Members of the public have been hailed as heroes for preventing even greater loss of life by tackling Usman Khan - one armed with a 1.5-metre narwhal tusk and another with a fire extinguisher - before police shot him dead.
Video footage of the confrontation showed Khan, 28, being challenged by a man, reportedly a Polish chef, wielding the tusk - believed to have been grabbed from the historic hall where the stabbings began - as another person sprayed him with the extinguisher.
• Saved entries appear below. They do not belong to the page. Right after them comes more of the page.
`config.mk`:
```
export PLATFORM = sky130hd
export DESIGN_NAME = uart_rx_fifo
export DESIGN_NICKNAME = d
export VERILOG_FILES = /design/src/rtl/uart_rx_fifo.sv
export SDC_FILE = /design/constraint.sdc
export NUM_CORES = 1
export LEC_CHECK = 0
export ABC_AREA = 1
export CAP_MARGIN = 40
export CELL_PAD_IN_SITES_DETAIL_PLACEMENT = 1
export CELL_PAD_IN_SITES_GLOBAL_PLACEMENT = 1
export CORE_ASPECT_RATIO = 0.9
export CORE_UTILIZATION = 43
export CTS_CLUSTER_SIZE = 25
export DETAILED_ROUTE_END_ITERATION = 6
export PLACE_DENSITY_LB_ADDON = 0.1
export SYNTH_ARGS = -nofsm -noshare
export SYNTH_HDL_FRONTEND = slang
export SYNTH_SLANG_ARGS = --single-unit
```
`constraint.sdc`:
```
create_clock -name clk -period 2.2 [get_ports clk]
set_input_delay 0.22 -clock clk [delete_from_list [all_inputs] [get_ports clk]]
set_output_delay 0.22 -clock clk [all_outputs]
set_load 0.1 [all_outputs]
```
`src/rtl/uart_rx_fifo.sv`:
```
// UART receiver: 16x oversampling, 5..9 data bits, 1/2 stop bits, majority vote, receive FIFO.
// Define UART_RX_PARITY_EN to expect and check a parity bit after the data bits.
module uart_rx_fifo #(
  parameter int CLK_FREQUENCY = 50000000,
  parameter int BAUD_RATE     = 9600,
  parameter int DATA_BITS     = 8,
  parameter int STOP_BITS     = 1,
  parameter int PARITY_ODD    = 0,
  parameter int FIFO_DEPTH    = 8
) (
  input  logic                          clk,
  input  logic                          reset,
  input  logic                          RX,
  output logic [DATA_BITS-1:0]          data_out,
  output logic                          RC,
  input  logic                          read_complete,
  output logic [$clog2(FIFO_DEPTH):0]   fifo_count,
  output logic                          frame_err,
  output logic                          parity_err,
  output logic                          overrun,
  input  logic                          clear_err
);

  localparam int TICK_DIV = CLK_FREQUENCY / (BAUD_RATE * 16) - 1;
  localparam int DIV_W    = (TICK_DIV > 0) ? $clog2(TICK_DIV + 1) : 1;
  localparam int IDX_W    = $clog2(DATA_BITS);
  localparam int PTR_W    = $clog2(FIFO_DEPTH);
  localparam int CNT_W    = PTR_W + 1;

  typedef enum logic [2:0] {
    S_IDLE,
    S_START,
    S_DATA,
`ifdef UART_RX_PARITY_EN
    S_PARITY,
`endif
    S_STOP
  } state_t;

  logic                 rx_meta_q, rx_s_q;
  logic [DIV_W-1:0]     div_q, div_d;
  logic                 tick;
  state_t               state_q, state_d;
  logic [3:0]           tc_q, tc_d;
  logic [IDX_W-1:0]     bit_idx_q, bit_idx_d;
  logic                 stop_idx_q, stop_idx_d;
  logic [DATA_BITS-1:0] shift_q, shift_d;
  logic [1:0]           samp_q, samp_d;
  logic                 fpend_q, fpend_d;
  logic                 bit_v;
  logic                 push, frame_set, parity_set;

`ifdef UART_RX_PARITY_EN
  localparam logic ODD_BIT = (PARITY_ODD != 0);
  logic ppend_q, ppend_d;
  logic par_exp;
  assign par_exp = (^shift_q) ^ ODD_BIT;
`endif

  assign tick  = (div_q == DIV_W'(TICK_DIV));
  assign div_d = tick ? '0 : div_q + DIV_W'(1);
  // Majority of the tc=7, tc=8 samples and the live sample at tc=9
  assign bit_v = (samp_q[0] & samp_q[1]) | (samp_q[0] & rx_s_q) | (samp_q[1] & rx_s_q);

  always_comb begin
    state_d    = state_q;
    tc_d       = tc_q;
    bit_idx_d  = bit_idx_q;
    stop_idx_d = stop_idx_q;
    shift_d    = shift_q;
    samp_d     = samp_q;
    fpend_d    = fpend_q;
    push       = 1'b0;
    frame_set  = 1'b0;
    parity_set = 1'b0;
`ifdef UART_RX_PARITY_EN
    ppend_d    = ppend_q;
`endif
    if (tick) begin
      if (state_q == S_IDLE) begin
        tc_d = 4'd0;
        if (!rx_s_q) begin
          state_d    = S_START;
          fpend_d    = 1'b0;
          stop_idx_d = 1'b0;
`ifdef UART_RX_PARITY_EN
          ppend_d    = 1'b0;
`endif
        end
      end else begin
        tc_d = tc_q + 4'd1;
        if (tc_q == 4'd7) samp_d[0] = rx_s_q;
        if (tc_q == 4'd8) samp_d[1] = rx_s_q;
        case (state_q)
          S_START: begin
            if (tc_q == 4'd9 && bit_v) begin
              state_d = S_IDLE;
              tc_d    = 4'd0;
            end else if (tc_q == 4'd15) begin
              state_d   = S_DATA;
              bit_idx_d = '0;
            end
          end
          S_DATA: begin
            if (tc_q == 4'd9) begin
              shift_d[bit_idx_q] = bit_v;
            end else if (tc_q == 4'd15) begin
              if (bit_idx_q == IDX_W'(DATA_BITS - 1)) begin
`ifdef UART_RX_PARITY_EN
                state_d = S_PARITY;
`else
                state_d = S_STOP;
`endif
              end else begin
                bit_idx_d = bit_idx_q + IDX_W'(1);
              end
            end
          end
`ifdef UART_RX_PARITY_EN
          S_PARITY: begin
            if (tc_q == 4'd9 && bit_v != par_exp) ppend_d = 1'b1;
            else if (tc_q == 4'd15) state_d = S_STOP;
          end
`endif
          S_STOP: begin
            if (tc_q == 4'd9) begin
              if (!bit_v) fpend_d = 1'b1;
              // Finish at mid-stop so a following start edge is never missed
              if (stop_idx_q == 1'(STOP_BITS - 1)) begin
                push      = 1'b1;
                frame_set = fpend_q | ~bit_v;
`ifdef UART_RX_PARITY_EN
                parity_set = ppend_q;
`endif
                state_d   = S_IDLE;
                tc_d      = 4'd0;
              end
            end else if (tc_q == 4'd15) begin
              stop_idx_d = 1'b1;
            end
          end
          default: begin
            state_d = S_IDLE;
            tc_d    = 4'd0;
          end
        endcase
      end
    end
  end

  always_ff @(posedge clk or negedge reset) begin
    if (!reset) begin
      rx_meta_q  <= 1'b1;
      rx_s_q     <= 1'b1;
      div_q      <= '0;
      state_q    <= S_IDLE;
      tc_q       <= 4'd0;
      bit_idx_q  <= '0;
      stop_idx_q <= 1'b0;
      shift_q    <= '0;
      samp_q     <= 2'b11;
      fpend_q    <= 1'b0;
`ifdef UART_RX_PARITY_EN
      ppend_q    <= 1'b0;
`endif
    end else begin
      rx_meta_q  <= RX;
      rx_s_q     <= rx_meta_q;
      div_q      <= div_d;
      state_q    <= state_d;
      tc_q       <= tc_d;
      bit_idx_q  <= bit_idx_d;
      stop_idx_q <= stop_idx_d;
      shift_q    <= shift_d;
      samp_q     <= samp_d;
      fpend_q    <= fpend_d;
`ifdef UART_RX_PARITY_EN
      ppend_q    <= ppend_d;
`endif
    end
  end

  // Receive FIFO
  logic [DATA_BITS-1:0] mem [FIFO_DEPTH];
  logic [PTR_W-1:0]     wr_ptr_q, wr_ptr_d, rd_ptr_q, rd_ptr_d;
  logic [CNT_W-1:0]     count_q, count_d;
  logic                 pop, full, push_ok;
  logic                 frame_err_q, frame_err_d, overrun_q, overrun_d;
  logic                 parity_err_q, parity_err_d;

  assign full    = (count_q == CNT_W'(FIFO_DEPTH));
  assign pop     = read_complete & (count_q != '0);
  assign push_ok = push & (~full | pop);

  always_comb begin
    wr_ptr_d     = push_ok ? wr_ptr_q + PTR_W'(1) : wr_ptr_q;
    rd_ptr_d     = pop ? rd_ptr_q + PTR_W'(1) : rd_ptr_q;
    count_d      = count_q + CNT_W'(push_ok) - CNT_W'(pop);
    frame_err_d  = (push & frame_set) | (frame_err_q & ~clear_err);
    parity_err_d = (push & parity_set) | (parity_err_q & ~clear_err);
    overrun_d    = (push & full & ~pop) | (overrun_q & ~clear_err);
  end

  always_ff @(posedge clk) begin
    if (push_ok) mem[wr_ptr_q] <= shift_q;
  end

  always_ff @(posedge clk or negedge reset) begin
    if (!reset) begin
      wr_ptr_q     <= '0;
      rd_ptr_q     <= '0;
      count_q      <= '0;
      frame_err_q  <= 1'b0;
      parity_err_q <= 1'b0;
      overrun_q    <= 1'b0;
    end else begin
      wr_ptr_q     <= wr_ptr_d;
      rd_ptr_q     <= rd_ptr_d;
      count_q      <= count_d;
      frame_err_q  <= frame_err_d;
      parity_err_q <= parity_err_d;
      overrun_q    <= overrun_d;
    end
  end

  assign RC         = (count_q != '0);
  assign data_out   = RC ? mem[rd_ptr_q] : '0;
  assign fifo_count = count_q;
  assign frame_err  = frame_err_q;
  assign overrun    = overrun_q;
`ifdef UART_RX_PARITY_EN
  assign parity_err = parity_err_q;
`else
  // Constant 0 for every legal PARITY_ODD value
  assign parity_err = parity_err_q & (PARITY_ODD < 0);
`endif

endmodule

```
The attacker, named by police as 28-year-old Usman Khan, was out of prison at the time of the attack. Source: Press Association
Khan had been conditionally released from jail last December after serving less than half of a 16-year prison sentence for terrorism and was wearing a fake explosive device.
"The person who carried out the London attack... was a fighter from the Islamic State, and did so in response to calls to target citizens of coalition countries," IS said, referring to a multi-country alliance against the group.
The incident comes two years after Islamist extremists in a van ploughed into pedestrians on London Bridge before attacking people at random with knives in nearby Borough Market.
On that occasion, eight people were killed and 48 wounded before the three attackers, who were wearing fake suicide devices, were shot dead by police.

British Prime Minister Boris Johnson with British Home Secretary, Priti Patel at the London Bridge crime scene. Source: EPA
Metropolitan Police Assistant Commissioner Neil Basu said five people had been stabbed in all inside Fishmonger's Hall before members of the public pursued the attacker onto London Bridge. The three survivors remain in hospital.
Mr Basu added that Khan had been released under "an extensive list of licence conditions" with which he had previously been complying.
Police on Saturday searched two properties in Stoke-on-Trent, Khan's home city, and Stafford in central England.
The latest attack came less than two weeks before Britain's general election, and politicians temporarily suspended campaigning.
"It does not make sense for us as a society to be putting people who have been convicted of terrorist offences... out on early release," Mr Johnson, who became Tory leader in July, said as he visited the scene.

A forensic search team attend a three-storey block of flats in Woverhampton Road, Stafford. Source: Press Association
"We argue that people should serve the tariff, serve the term, of which they are sentenced," the prime minister added, noting the Conservatives' manifesto called for a tougher sentencing regime.